The man’s face twisted, his eyes darting from Rory to the windshield. Jace saw fear come fully into his face. Rory was pinning him down to a name he didn’t remember and that wasn’t going to match any of the paperwork.
“Lemme get the ’surance.”
He reached across the truck and Jace saw his ass scoot away from the driver’s door. He leaned across and opened the glove box with Rory watching him intently. His butt again scooted further from the driver’s door.
Or closer to the pa
ssenger door.
He looked out the passenger window toward the darkened field beyond the highway.
He didn’t see Jace. She was dead still in the shadows. Even as he reached for the glove box, his eyes were fixed on the distance. The box popped open and a ream’s worth of papers fell out.

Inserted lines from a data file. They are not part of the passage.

File: src/rtl/wdp_pkg.sv
package wdp_pkg;

   typedef enum logic [1:0] {
      SEL_CTRL   = 2'd0,
      SEL_RELOAD = 2'd1,
      SEL_COUNT  = 2'd2,
      SEL_NONE   = 2'd3
   } wdp_sel_e;

   // control word field positions
   localparam int CTL_RST_BIT = 0;
   localparam int CTL_IRQ_BIT = 2;
   localparam int CTL_DIV_LSB = 3;
   localparam int CTL_RUN_BIT = 5;
   localparam int CTL_PRE_LSB = 8;

   typedef struct packed {
      logic [7:0] presc;
      logic       run;
      logic [1:0] dsel;
      logic       irq_en;
      logic       rst_en;
   } wdp_ctl_t;

endpackage

File: src/rtl/wdp_prescale.sv
module wdp_prescale #(
   parameter int PRESC_W = 8
) (
   input  logic               clk,
   input  logic               rst_n,
   input  logic               run_i,
   input  logic [PRESC_W-1:0] presc_i,
   output logic               tick_o
);

   logic [PRESC_W-1:0] cnt_q;

   // >= keeps the stage bounded if the value is lowered mid-count
   assign tick_o = run_i && (cnt_q >= presc_i);

   always_ff @(posedge clk or negedge rst_n) begin
      if (!rst_n)      cnt_q <= '0;
      else if (!run_i) cnt_q <= '0;
      else if (tick_o) cnt_q <= '0;
      else             cnt_q <= cnt_q + 1'b1;
   end

   // a halted prescaler restarts from zero
   p_pre_cleared_r7: assert property (@(posedge clk) disable iff (!rst_n)
      !run_i |=> (cnt_q == '0));

endmodule
**config.mk**
```make
export PLATFORM = sky130hd
export DESIGN_NAME = vpc_top
export DESIGN_NICKNAME = d
export VERILOG_FILES = /design/src/rtl/vpc_pkg.sv /design/src/rtl/vpc_cam.sv /design/src/rtl/vpc_pick_free.sv /design/src/rtl/vpc_onehot_mux.sv /design/src/rtl/vpc_store.sv /design/src/rtl/vpc_top.sv
export SDC_FILE = /design/constraint.sdc
export NUM_CORES = 1
export LEC_CHECK = 0
export ABC_AREA = 1
export BUFFER_PORTS_ARGS = -buffer_cell sky130_fd_sc_hd__buf_2
export CELL_PAD_IN_SITES_DETAIL_PLACEMENT = 0
export CELL_PAD_IN_SITES_GLOBAL_PLACEMENT = 1
export CORE_ASPECT_RATIO = 1.25
export CORE_MARGIN = 4
export CORE_UTILIZATION = 27
export CTS_BUF_LIST = sky130_fd_sc_hd__clkbuf_16
export DETAILED_ROUTE_END_ITERATION = 6
export PLACE_DENSITY_LB_ADDON = 0.1
export SLEW_MARGIN = 20
export SYNTH_ARGS = -nofsm -noshare
export SYNTH_HDL_FRONTEND = slang
export SYNTH_HIERARCHICAL = 1
export SYNTH_SLANG_ARGS = --single-unit
```
**constraint.sdc**
```tcl
create_clock -name clk -period 4.51 [get_ports clk]
set_input_delay 0.902 -clock clk [delete_from_list [all_inputs] [get_ports clk]]
set_output_delay 0.902 -clock clk [all_outputs]
set_load 0.1 [all_outputs]
```
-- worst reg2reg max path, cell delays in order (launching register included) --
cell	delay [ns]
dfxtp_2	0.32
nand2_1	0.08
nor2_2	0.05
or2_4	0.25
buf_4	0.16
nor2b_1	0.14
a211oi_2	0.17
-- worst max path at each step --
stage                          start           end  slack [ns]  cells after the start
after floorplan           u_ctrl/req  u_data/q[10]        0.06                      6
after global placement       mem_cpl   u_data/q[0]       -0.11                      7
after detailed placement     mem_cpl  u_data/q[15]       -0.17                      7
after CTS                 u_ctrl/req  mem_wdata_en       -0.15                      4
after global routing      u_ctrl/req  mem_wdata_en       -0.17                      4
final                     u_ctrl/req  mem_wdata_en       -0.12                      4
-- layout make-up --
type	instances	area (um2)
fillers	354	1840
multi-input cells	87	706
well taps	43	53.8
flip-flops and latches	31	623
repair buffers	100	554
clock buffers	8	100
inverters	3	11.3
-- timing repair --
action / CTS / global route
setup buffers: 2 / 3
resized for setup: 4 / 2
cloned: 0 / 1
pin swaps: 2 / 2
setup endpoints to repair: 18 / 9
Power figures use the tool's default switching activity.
[src/rtl/scanline_list_pkg.sv]
// Shared field positions and decode for one display-list entry.
// Assumes a 32-bit entry word with the layout fixed by the pixel pipeline.
package scanline_list_pkg;

    localparam int ENTRY_W   = 32;
    localparam int VALID_BIT = 31;
    localparam int IRQ_BIT   = 30;
    localparam int PAL_LSB   = 22;
    localparam int PAL_W     = 8;
    localparam int MODE_LSB  = 18;
    localparam int MODE_W    = 4;
    localparam int SADR_W    = 18;
    localparam int SADR_SHL  = 2;

    typedef struct packed {
        logic              valid;
        logic              irq;
        logic [PAL_W-1:0]  pal;
        logic [MODE_W-1:0] mode;
        logic [SADR_W-1:0] sadr;
    } entry_t;

    // Split a raw entry word into its fields.
    function automatic entry_t decode_entry(input logic [ENTRY_W-1:0] w);
        entry_t e;
        e.valid = w[VALID_BIT];
        e.irq   = w[IRQ_BIT];
        e.pal   = w[PAL_LSB +: PAL_W];
        e.mode  = w[MODE_LSB +: MODE_W];
        e.sadr  = w[SADR_W-1:0];
        return e;
    endfunction

endpackage

[src/rtl/scanline_list_fetch.sv]
// Entry fetcher: opens a read for the next line at fetch_go, keeps the
// address steady until acknowledge or line_go, and captures the entry.
// Assumes fetch_go and line_go never share a cycle; fetch_go wins if they do.
module scanline_list_fetch #(
    parameter int ADDR_W = 20,
    parameter int LINE_W = 11
) (
    input  logic                 clk,
    input  logic                 rst_n,
    input  logic [31:0]          list_ctrl,
    input  logic                 fetch_go,
    input  logic [LINE_W-1:0]    fetch_line,
    input  logic                 line_go,
    input  logic                 mem_ack,
    input  logic [31:0]          mem_rdata,
    output logic                 mem_req,
    output logic [ADDR_W-1:0]    mem_addr,
    output logic                 list_on,
    output logic                 have_entry,
    output logic [31:0]          entry_word,
    output logic [LINE_W-1:0]    cur_line
);

    logic [30:0] addr_sum;

    // Table address of the upcoming line's entry.
    always_comb addr_sum = list_ctrl[30:0] + 31'(fetch_line);

    // Request/acknowledge sequencing and entry capture.
    always_ff @(posedge clk) begin
        if (!rst_n) begin
            mem_req    <= 1'b0;
            mem_addr   <= '0;
            list_on    <= 1'b0;
            have_entry <= 1'b0;
            entry_word <= '0;
            cur_line   <= '0;
        end else if (fetch_go) begin
            mem_req    <= list_ctrl[31];
            mem_addr   <= addr_sum[ADDR_W-1:0];
            list_on    <= list_ctrl[31];
            have_entry <= 1'b0;
            cur_line   <= fetch_line;
        end else if (line_go) begin
            mem_req    <= 1'b0;
            have_entry <= 1'b0;
        end else if (mem_req && mem_ack) begin
            mem_req    <= 1'b0;
            have_entry <= 1'b1;
            entry_word <= mem_rdata;
        end
    end

endmodule

[src/rtl/scanline_list_apply.sv]
// Line settings register: at line_go picks list fields, global values or a
// hold of the previous line, and pulses the per-line interrupt.
// Assumes the fetcher's state is final in the line_go cycle.
module scanline_list_apply
    import scanline_list_pkg::*;
#(
    parameter int ADDR_W = 20,
    parameter int LINE_W = 11
) (
    input  logic                 clk,
    input  logic                 rst_n,
    input  logic                 line_go,
    input  logic                 list_on,
    input  logic                 have_entry,
    input  logic [31:0]          entry_word,
    input  logic [LINE_W-1:0]    cur_line,
    input  logic [ADDR_W-1:0]    glb_start,
    input  logic [ADDR_W-1:0]    glb_stride,
    input  logic [MODE_W-1:0]    glb_mode,
    input  logic [PAL_W-1:0]     glb_pal,
    output logic [ADDR_W-1:0]    line_addr,
    output logic [MODE_W-1:0]    line_mode,
    output logic [PAL_W-1:0]     line_pal,
    output logic                 line_irq
);

    entry_t            ent;
    logic [ADDR_W-1:0] glb_line_addr;
    logic [ADDR_W-1:0] ent_addr;
    logic              use_list;
    logic              use_glb;

    // Decode fields and form both candidate start addresses.
    always_comb begin
        ent           = decode_entry(entry_word);
        ent_addr      = ADDR_W'({ent.sadr, {SADR_SHL{1'b0}}});
        glb_line_addr = glb_start + ADDR_W'(ADDR_W'(cur_line) * glb_stride);
        use_list      = list_on && have_entry && ent.valid;
        use_glb       = !list_on || (have_entry && !ent.valid);
    end

    // Load the line settings at the start of the active region.
    always_ff @(posedge clk) begin
        if (!rst_n) begin
            line_addr <= '0;
            line_mode <= '0;
            line_pal  <= '0;
            line_irq  <= 1'b0;
        end else begin
            line_irq <= line_go && use_list && ent.irq;
            if (line_go && use_list) begin
                line_addr <= ent_addr;
                line_mode <= ent.mode;
                line_pal  <= ent.pal;
            end else if (line_go && use_glb) begin
                line_addr <= glb_line_addr;
                line_mode <= glb_mode;
                line_pal  <= glb_pal;
            end
        end
    end

endmodule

“Hang on . . . it’s here.”
And still closer to the passenger door.
He’s grabbing a gun.
“Gun! Rory . . . gun.”
The door blasted open and something heavy smashed into Jace’s chest. She stumbled backward.
“Got a rabbit.” Rory’s voice boomed.
He was running and Jace tried to close the door on him, but he was already a blur, blasting out of the truck and disappearing into the very darkness he’d been eying since the traffic stop began.
“Rabbitrabbitrabbit.” Rory’s head was tilted toward her shoulder-mounted portable radio mic. “South off’a I-20.”
—Rooster County to R30 10-4 foot chase—
Jace hesitated only a second before leaving Rory in the tangle of paperwork. The driver was already fifty feet ahead, moving quickly, and Jace bolted into the empty cotton field after him.
“Stop. Police. Policia.”
The bang of his feet on the hard ground was in her ears like handclap jive, but it was fading as though moving away from her, like he was on a float in a Mardi Gras parade, clapping in time to the music but getting further away as the entire parade slipped down the street.
Except this wasn’t a street, lit by neon or giant blue-white street lamps, where she could keep him in sight. This was a dark, empty cotton field and if he got too much further away, she’d never find him.
“Stop.”
Where the hell was Rory? This was her stop . . . her arrest. Why was she making Jace do all the work?